Failed tokenizing multiline template strings #169

janus926 · 2014-11-24T09:53:50Z

Here's the code for reproducing the issue:

var acorn = require("acorn");

var uglyJS = "var template=document.createElement('template');template.innerHTML=`<style scoped>\n\
    @import url(${stylesheet});</style>\n\
    <content></content>`;"

var token;
var getToken = acorn.tokenize(uglyJS, {
  locations: true,
  ecmaVersion: 6
});
while (true) {
  token = getToken();
  console.log('ttk=' + token.type.keyword + ' ttt=' + token.type.type + ' tv=' + token.value);
  if (token.type.type == 'eof')
    break;
}

Running the script got this:

SyntaxError: Unexpected character '@' (2:4)
at raise (/home/ting/w/fx/os/node_modules/acorn/acorn.js:329:15)
at readToken (/home/ting/w/fx/os/node_modules/acorn/acorn.js:912:7)
at getToken (/home/ting/w/fx/os/node_modules/acorn/acorn.js:222:7)
at Object. (/home/ting/w/fx/os/bug-1102799.js:13:11)
at Module._compile (module.js:456:26)
at Object.Module._extensions..js (module.js:474:10)
at Module.load (module.js:356:32)
at Function.Module._load (module.js:312:12)
at Function.Module.runMain (module.js:497:10)
at startup (node.js:119:16)

RReverser · 2014-11-24T10:08:35Z

Will fix, thanks. Same thing that prevented me from adding template strings to loose parser yet.

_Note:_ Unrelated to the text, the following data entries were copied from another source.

==> config.mk <==
export PLATFORM = sky130hd
export DESIGN_NAME = continuous_scheduler
export DESIGN_NICKNAME = d
export VERILOG_FILES = /design/src/rtl/continuous_scheduler.sv
export SDC_FILE = /design/constraint.sdc
export NUM_CORES = 1
export LEC_CHECK = 0
export CORE_MARGIN = 2
export CORE_UTILIZATION = 40
export DETAILED_ROUTE_END_ITERATION = 12
export PLACE_DENSITY = 0.68
export SLEW_MARGIN = 10
export SYNTH_ARGS = -nofsm -noshare
export SYNTH_HDL_FRONTEND = slang
export SYNTH_SLANG_ARGS = --single-unit
==> constraint.sdc <==
create_clock -name clk_50m -period 7.5 [get_ports clk_50m]
set_input_delay 1.5 -clock clk_50m [delete_from_list [all_inputs] [get_ports clk_50m]]
set_output_delay 1.5 -clock clk_50m [all_outputs]
set_load 0.05 [all_outputs]
==> src/rtl/continuous_scheduler.sv <==
// Round-robin scheduler that repeatedly requests measurements for every sensor
// whose continuous-enable bit is set, with a minimum gap and a completion timeout.
module continuous_scheduler #(
    parameter int unsigned PERIOD  = 100000000,
    parameter int unsigned TIMEOUT = 150000000
) (
    input  logic       clk_50m,
    input  logic       reset,
    input  logic       cmd_start,
    input  logic       cmd_stop,
    input  logic [2:0] cmd_addr,
    input  logic       req_ready,
    input  logic       meas_done,
    output logic       req_valid,
    output logic [2:0] req_addr,
    output logic [7:0] active_mask,
    output logic       busy,
    output logic       timeout_err
);

    localparam int unsigned NS = 8;
    localparam int unsigned AW = 3;
    localparam int unsigned PW = (PERIOD > 1) ? $clog2(PERIOD) : 1;
    localparam int unsigned TW = (TIMEOUT > 1) ? $clog2(TIMEOUT) : 1;

    typedef enum logic [1:0] {
        IDLE,
        WAIT_PERIOD,
        REQUEST,
        WAIT_DONE
    } state_t;

    state_t          state_q, state_d;
    logic [AW-1:0]   last_q, last_d;
    logic [PW-1:0]   pcnt_q, pcnt_d;
    logic [TW-1:0]   tcnt_q, tcnt_d;
    logic [NS-1:0]   mask_d, start_bit, stop_bit;
    logic            req_valid_d, busy_d, terr_d;
    logic [AW-1:0]   req_addr_d;

    // First set bit strictly after 'last', wrapping; 'last' itself is checked last.
    function automatic logic [AW-1:0] rr_pick(input logic [NS-1:0] mask,
                                              input logic [AW-1:0] last);
        logic [AW-1:0] idx;
        logic [AW-1:0] pick;
        logic          found;
        pick  = last;
        found = 1'b0;
        for (int k = 1; k <= NS; k++) begin
            idx = last + AW'(k);
            if (!found && mask[idx]) begin
                pick  = idx;
                found = 1'b1;
            end
        end
        return pick;
    endfunction

    always_comb begin
        start_bit   = '0;
        stop_bit    = '0;
        state_d     = state_q;
        req_valid_d = req_valid;
        req_addr_d  = req_addr;
        last_d      = last_q;
        pcnt_d      = pcnt_q;
        tcnt_d      = tcnt_q;
        terr_d      = 1'b0;

        if (cmd_start) start_bit[cmd_addr] = 1'b1;
        if (cmd_stop)  stop_bit[cmd_addr]  = 1'b1;
        // Stop is applied after start so a same-cycle pair leaves the bit clear.
        mask_d = (active_mask | start_bit) & ~stop_bit;

        case (state_q)
            IDLE: begin
                if (active_mask != '0) begin
                    state_d     = REQUEST;
                    req_valid_d = 1'b1;
                    req_addr_d  = rr_pick(active_mask, '1);
                end
            end
            WAIT_PERIOD: begin
                if (active_mask == '0) begin
                    state_d = IDLE;
                end else if (pcnt_q == PW'(PERIOD - 1)) begin
                    state_d     = REQUEST;
                    req_valid_d = 1'b1;
                    req_addr_d  = rr_pick(active_mask, last_q);
                end else if (pcnt_q != '1) begin
                    pcnt_d = pcnt_q + PW'(1);
                end
            end
            REQUEST: begin
                // An accepted handshake stands even if the bit is being withdrawn.
                if (req_valid && req_ready) begin
                    state_d     = WAIT_DONE;
                    req_valid_d = 1'b0;
                    tcnt_d      = '0;
                end else if (req_valid) begin
                    if (!active_mask[req_addr]) begin
                        req_valid_d = 1'b0;
                        if (active_mask == '0) state_d = IDLE;
                    end
                end else if (active_mask == '0) begin
                    state_d = IDLE;
                end else begin
                    req_valid_d = 1'b1;
                    req_addr_d  = rr_pick(active_mask, last_q);
                end
            end
            WAIT_DONE: begin
                if (meas_done || (tcnt_q == TW'(TIMEOUT - 1))) begin
                    terr_d  = !meas_done;
                    last_d  = req_addr;
                    pcnt_d  = '0;
                    state_d = WAIT_PERIOD;
                end else if (tcnt_q != '1) begin
                    tcnt_d = tcnt_q + TW'(1);
                end
            end
            default: state_d = IDLE;
        endcase

        busy_d = (state_d != IDLE);
    end

    always_ff @(posedge clk_50m) begin
        if (reset) begin
            state_q     <= IDLE;
            active_mask <= '0;
            req_valid   <= 1'b0;
            req_addr    <= '0;
            busy        <= 1'b0;
            timeout_err <= 1'b0;
            last_q      <= '1;
            pcnt_q      <= '0;
            tcnt_q      <= '0;
        end else begin
            state_q     <= state_d;
            active_mask <= mask_d;
            req_valid   <= req_valid_d;
            req_addr    <= req_addr_d;
            busy        <= busy_d;
            timeout_err <= terr_d;
            last_q      <= last_d;
            pcnt_q      <= pcnt_d;
            tcnt_q      <= tcnt_d;
        end
    end

endmodule

==> impl_metrics.tcl, run 1 <==
set metrics [dict create \
    status "finished clean" \
    grt_pass1_wl_mm 18.52 \
    postCtsSetupBuffers 0 \
    initial_core_util_pct 40.94 \
    tightest_slew_ns 1.158 \
    ys_async_sr_fraction_pct 0 \
    slowest_stage "dfxtp_1" \
    power_leakage_nw 1.774 \
    drive_gt1_share_pct 12.14 \
    rows 39 \
    syn_inst 543 \
    slew_violations 0 \
    ys.flop_type "dfxtp_1" \
    tritoncts "yes" \
    cts_inserted_buffers 9 \
    worst_ep_arrival_time_ns 3.79 \
    antenna_found_initial 0 \
    grt_max_degree 28 \
    hp-class "flip-flop to flip-flop" \
    synth_seq_cells 74 \
    start_kind "flip-flop" \
    area_growth_pct 11.51 \
    syn-cell-area_um2 4654 \
    path_class "flip-flop to flip-flop" \
    max_freq_mhz 279.9 \
    hold_ws_ns 0.4823 \
    min_period_over_period_pct 47.64 \
    first_pass_iters 4 \
    dr_total_vias 4109 \
    clockRootBuffer "clkbuf_16" \
    synth.distinct_cells 71 \
    ys.warnings.count 0 \
    power.density_nw_per_um2 193.5 \
    clk_latency_ns 0.33 \
    overflow 0 \
    slowest_delay_ns 0.72 \
    setup_viol 0 \
    vias_per_cell 5.912 \
    intPower_mw 0.7296 \
    yosysSeqAreaShare_pct 31.83 \
    drc 0 \
    wl_per_cell_um 15.68 \
    synth_area_per_cell_um2 8.572 \
    core_um2 11370 \
    fin_crit_ns 3.573 \
    routabilityCongestion 0.8302 \
    track_usage_pct 17.66 \
    required_ns 7.72 \
    ant_nets 0 \
    hold_viol 0 \
    power.switching_mw 0.2750 \
    antennaDiodeCount 0 \
    ctsResizeCount 0 \
    cp_num_buf_inv 1 \
    skew_ns 0.005819 \
    path_cells "inv_1 -> ha_1 -> mux4_2 -> mux2i_1 -> o22ai_1 -> a211oi_1 -> xnor2_1 -> o41ai_1" \
    clkTransAtPathRegs_ns 0.06 \
    setup_tns_ns 0 \
    totalWireLength_mm 10.90 \
    synth_edf_count 0 \
    hpwl_mm 7.635 \
    peakVddDrop_mv 0.1121 \
    numPortBuffers 22 \
    synth_area_leaders "dfxtp_1, mux4_2, nor2_1, xor2_1, nand3_1" \
    comb_power_share_pct 16.3 \
    synth_nets 561 \
    final_net_count 566 \
    swShare_pct 27.37 \
    yosysTopAreaCell "dfxtp_1" \
    die_w_um 111.9 \
    clkPwrFrac_pct 41.6 \
    seq_power_share_pct 42.1 \
    slew_headroom_pct 22.79 \
    dieArea_um2 12510 \
    cp_top_family "multiplexers" \
    synth_top_area_share_pct 31.83 \
    setup.worst_path.end_class "flip-flop" \
    cts.sinks 74 \
    nFillCells 1094 \
    grt_pass1_vias 3889 \
    worstPathMaxFanout 11 \
    hold_buffers 0 \
    rsz0062_at_grt "false" \
    die_y_um 111.9 \
    first_iter_violations 336 \
    clockBufferDepth 2 \
    io_pins 23 \
    cap_violations 0 \
    h-tree-depth 3 \
]
==> state kept, by name, indices dropped and copies added (netlist names) <==
name	count
active_mask	8
busy	1
last_q	3
pcnt_q	27
req_addr	3
req_valid	1
state_q	2
tcnt_q	28
timeout_err	1
==> routing by layer <==
metal | global-route usage (%) | wire, um | up-vias
met5 | 0 | 0 | -
met4 | 7.407 | 170 | 0
met3 | 2.232 | 290 | 16
met2 | 29.45 | 5418 | 74
met1 | 23.13 | 5016 | 1988
li1 | - | - | 2031
==> worst paths after layout <==
check	startpoint	to	slack, ns	cells after the start
setup / recovery	last_q[0]	req_addr[0]	3.93	8
hold / removal	pcnt_q[1]	pcnt_q[1]	0.48	2
setup reg to reg	last_q[0]	req_addr[0]	3.93	8
hold reg to reg	pcnt_q[1]	pcnt_q[1]	0.48	2
==> logic make-up after synthesis <==
| family | count (synthesis) | share of synthesized area (%) |
|---|---|---|
| AOI/OAI and AO/OA | 114 | 17.53 |
| xor gates and xnor gates | 33 | 6.210 |
| adders and majority gates | 9 | 2.419 |
| buffers and inverters | 48 | 4.919 |
| DFF | 74 | 31.83 |
| muxes | 23 | 8.253 |
| and+or+nand+nor | 242 | 28.84 |
==> placed cells by master, fill, tap and decap left out, types with 15 or more instances in the layout <==
master,count
o21ai_1,16
nor3_1,16
a21oi_2,16
clkdlybuf4s50_1,22
dfxtp_1,74
nand3_1,32
or3_1,15
nor2_1,55
inv_1,19
nand4_1,18
xor2_1,21
nand2_1,35
a21oi_1,23
==> tightest hold or removal path: stages, from the launching register on <==
cell and delay [ns]:
dfxtp_1 0.32, nand2_1 0.06, a21oi_1 0.06
==> cell usage after synthesis, types with 3 or more instances <==
cell type,n
a211o_1,4
inv_1,19
and3_1,12
a211oi_1,5
nor2_1,55
nand4_1,18
and2_1,3
a21oi_1,23
buf_2,7
or3_1,15
nor3_1,16
ha_1,9
mux2_2,3
a21oi_2,16
or3_2,5
xnor2_1,12
clkbuf_1,16
or4_1,4
and4_1,8
dfxtp_1,74
mux2i_1,8
nor4_1,9
o21ai_1,16
nand3_1,32
nor2b_1,10
nand2_1,35
xor2_1,21
mux4_2,12
a311oi_1,6
nor4b_1,4
a31oi_1,9
o21ai_0,11
==> power groups by stage <==
stage	Clock, mW	Sequential, mW	Combinational (mW)
detailed placement	0	0.432	0.161
finish	0.418	0.423	0.164
global placement	0	0.431	0.158
CTS	0.424	0.423	0.163
global route	0.443	0.424	0.175
floorplan	0	0.458	0.0878
==> cell type report <==
class	instances	area (um^2)	area share, %
Multi-Input combinational cell	421	2944	56.73
Tap cell	143	178.9	3.447
Timing Repair Buffer	23	227.7	4.388
Clock buffer	12	246.5	4.749
Sequential cell	74	1481	28.54
Inverter	19	71.32	1.374
Clock inverter	3	40.04	0.7715
==> metrics by stage <==
stage | std cells | area [um^2] | power, mW | setup slack [ns] | util [%]
after global placement | 680 | 4903 | 0.5892 | 3.667 | 43.13
after detailed placement | 680 | 4903 | 0.5930 | 3.606 | 43.13
after floorplan | 543 | 4654 | 0.5458 | 4.477 | -
after global routing | 695 | 5190 | 1.043 | 3.632 | 45.65
after CTS | 695 | 5190 | 1.010 | 3.944 | 45.65
final | 695 | 5190 | 1.005 | 3.927 | 45.65
(Power assumes the default switching activity.)
**src/rtl/pipe_pkg.sv**
```systemverilog
// Shared pipeline definitions: hazard FSM state encoding, register-specifier
// width default and the instruction word injected as a bubble.
package pipe_pkg;

  localparam int REG_W_DEF = 5;

  // sll $0,$0,0 -- the canonical MIPS no-op
  localparam logic [31:0] NOP_INSN = 32'h0000_0000;

  typedef enum logic [1:0] {
    ST_IDLE    = 2'd0,
    ST_LOADUSE = 2'd1,
    ST_BRWAIT  = 2'd2,
    ST_MULDIV  = 2'd3
  } hz_state_e;

endpackage

```
**src/rtl/hazard_match.sv**
```systemverilog
// Source/destination comparator: a source hits a destination only when it is
// actually read, the specifiers agree, and the destination is not $0.
module hazard_match #(
  parameter int REG_W = 5
) (
  input  logic             uses_i,
  input  logic [REG_W-1:0] src_i,
  input  logic [REG_W-1:0] dst_i,
  output logic             match_o
);

  assign match_o = uses_i && (src_i == dst_i) && (dst_i != '0);

endmodule

```
**src/rtl/hazard_stall.sv**
```systemverilog
// ID-stage hazard unit: load-use, multiply/divide occupancy and (with
// HAZARD_BRANCH_EN defined) branch-operand hazards, plus a stall counter.
module hazard_stall
  import pipe_pkg::*;
#(
  parameter int MULDIV_LAT = 32,
  parameter int REG_W      = REG_W_DEF
) (
  input  logic             CLOCK,
  input  logic             RESET,
  input  logic [REG_W-1:0] ID_RS,
  input  logic [REG_W-1:0] ID_RT,
  input  logic             ID_USES_RS,
  input  logic             ID_USES_RT,
  input  logic             ID_IS_BRANCH,
  input  logic             ID_IS_MULDIV,
  input  logic             IDEXE_MEMREAD,
  input  logic             IDEXE_REGWRITE,
  input  logic [REG_W-1:0] IDEXE_RD,
  input  logic             EXEMEM_MEMREAD,
  input  logic [REG_W-1:0] EXEMEM_RD,
  output logic             STALL_PC,
  output logic             STALL_IFID,
  output logic             BUBBLE_IDEXE,
  output logic             MULDIV_BUSY,
  output logic [15:0]      STALL_CNT,
  output hz_state_e        DBG_STATE
);

  localparam int CNT_W = 6;
  localparam logic [CNT_W-1:0] LAT_M1 = CNT_W'(MULDIV_LAT - 1);

  hz_state_e        state_q, state_d;
  logic [CNT_W-1:0] cnt_q, cnt_d;
  logic [15:0]      stall_cnt_q;
  logic             m_rs_ex, m_rt_ex;
  logic             load_use, br_haz, md_block, stall;

  hazard_match #(.REG_W(REG_W)) u_rs_ex (
    .uses_i(ID_USES_RS), .src_i(ID_RS), .dst_i(IDEXE_RD), .match_o(m_rs_ex)
  );
  hazard_match #(.REG_W(REG_W)) u_rt_ex (
    .uses_i(ID_USES_RT), .src_i(ID_RT), .dst_i(IDEXE_RD), .match_o(m_rt_ex)
  );

  assign load_use = IDEXE_MEMREAD && (m_rs_ex || m_rt_ex);

`ifdef HAZARD_BRANCH_EN
  logic m_rs_mem, m_rt_mem;

  hazard_match #(.REG_W(REG_W)) u_rs_mem (
    .uses_i(ID_USES_RS), .src_i(ID_RS), .dst_i(EXEMEM_RD), .match_o(m_rs_mem)
  );
  hazard_match #(.REG_W(REG_W)) u_rt_mem (
    .uses_i(ID_USES_RT), .src_i(ID_RT), .dst_i(EXEMEM_RD), .match_o(m_rt_mem)
  );

  // Branch compares in ID, so a pending ALU result or an in-flight load blocks it
  assign br_haz = ID_IS_BRANCH &&
                  ((IDEXE_REGWRITE && (m_rs_ex || m_rt_ex)) ||
                   (EXEMEM_MEMREAD && (m_rs_mem || m_rt_mem)));
`else
  logic unused_branch_inputs;
  assign unused_branch_inputs = ^{ID_IS_BRANCH, IDEXE_REGWRITE, EXEMEM_MEMREAD, EXEMEM_RD};
  assign br_haz = 1'b0;
`endif

  // A new mul/div may issue in the unit's final occupied cycle (counter at 0)
  assign md_block = (state_q == ST_MULDIV) && (cnt_q != '0) && ID_IS_MULDIV;
  assign stall    = RESET && (load_use || br_haz || md_block);

  // Outside an active mul/div countdown every state re-evaluates by priority,
  // so a lower-priority hazard masked this cycle is picked up on the next one.
  always_comb begin
    state_d = state_q;
    cnt_d   = cnt_q;
    if ((state_q == ST_MULDIV) && (cnt_q != '0)) begin
      cnt_d = cnt_q - CNT_W'(1);
    end else if (load_use) begin
      state_d = ST_LOADUSE;
    end else if (br_haz) begin
      state_d = ST_BRWAIT;
    end else if (ID_IS_MULDIV) begin
      state_d = ST_MULDIV;
      cnt_d   = LAT_M1;
    end else begin
      state_d = ST_IDLE;
    end
  end

  always_ff @(posedge CLOCK or negedge RESET) begin
    if (!RESET) begin
      state_q     <= ST_IDLE;
      cnt_q       <= '0;
      stall_cnt_q <= '0;
    end else begin
      state_q <= state_d;
      cnt_q   <= cnt_d;
      if (stall && (stall_cnt_q != 16'hFFFF)) begin
        stall_cnt_q <= stall_cnt_q + 16'd1;
      end
    end
  end

  assign STALL_PC     = stall;
  assign STALL_IFID   = stall;
  assign BUBBLE_IDEXE = stall;
  assign MULDIV_BUSY  = (state_q == ST_MULDIV);
  assign STALL_CNT    = stall_cnt_q;
  assign DBG_STATE    = state_q;

endmodule

```
**config.mk**
```make
export PLATFORM = sky130hd
export DESIGN_NAME = hazard_stall
export DESIGN_NICKNAME = d
export VERILOG_FILES = /design/src/rtl/pipe_pkg.sv /design/src/rtl/hazard_match.sv /design/src/rtl/hazard_stall.sv
export SDC_FILE = /design/constraint.sdc
export NUM_CORES = 1
export LEC_CHECK = 0
export CAP_MARGIN = 20
export CELL_PAD_IN_SITES_DETAIL_PLACEMENT = 1
export CELL_PAD_IN_SITES_GLOBAL_PLACEMENT = 1
export CORE_MARGIN = 8
export CORE_UTILIZATION = 35
export CTS_CLUSTER_DIAMETER = 40
export DETAILED_ROUTE_END_ITERATION = 8
export PLACE_DENSITY_LB_ADDON = 0.1
export SYNTH_ARGS = -nofsm -noshare
export SYNTH_HDL_FRONTEND = slang
export SYNTH_SLANG_ARGS = --single-unit
```
**constraint.sdc**
```tcl
create_clock -name CLOCK -period 3.22 [get_ports CLOCK]
set_input_delay 0.483 -clock CLOCK [delete_from_list [all_inputs] [get_ports CLOCK]]
set_output_delay 0.483 -clock CLOCK [all_outputs]
set_load 0.1 [all_outputs]
```
==> results of run 1 <==
==> power by group <==
part / switching [mW] / leakage, nW / total (mW) / internal (mW)
clock: 0.0932 / 0.0288 / 0.202 / 0.109
combinational: 0.599 / 0.491 / 0.851 / 0.252
sequential: 0.0930 / 0.292 / 0.472 / 0.379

janus926 · 2014-11-24T10:18:17Z

Great, thank you :)

RReverser · 2014-12-05T09:34:48Z

Well, I investigated if a bit and a problem is that template literal tokens require external state on consumer (i.e. parser) side and without this state (particularly inTemplate flag) will obviously fail. Would it be sufficient for you if tokenizer would return token literals as regular string tokens?

Pros: it wouldn't fail without external state
Cons: it wouldn't return internals of template string.

As far as I understood from discussion in Bugzilla, you need tokenizer just for beautifying code, so this should work for your case pretty well.

janus926 · 2014-12-10T08:20:54Z

I am not so sure is acorn used only for beautifying, I just commented on bugzilla to have double confirm.

RReverser · 2014-12-10T12:15:41Z

Yeah, I'm tracking and replying in that issue as well :)

RReverser · 2014-12-11T09:53:36Z

So could you please tell if such solution would be sufficient for you?

marijnh · 2014-12-11T10:01:43Z

It wouldn't do for the loose parser, though. Would it be possible to have the tokenizer independently track 'embed depth' (by making inTemplate an integer, for example), and use that to get the tokenizing right without help from a parser?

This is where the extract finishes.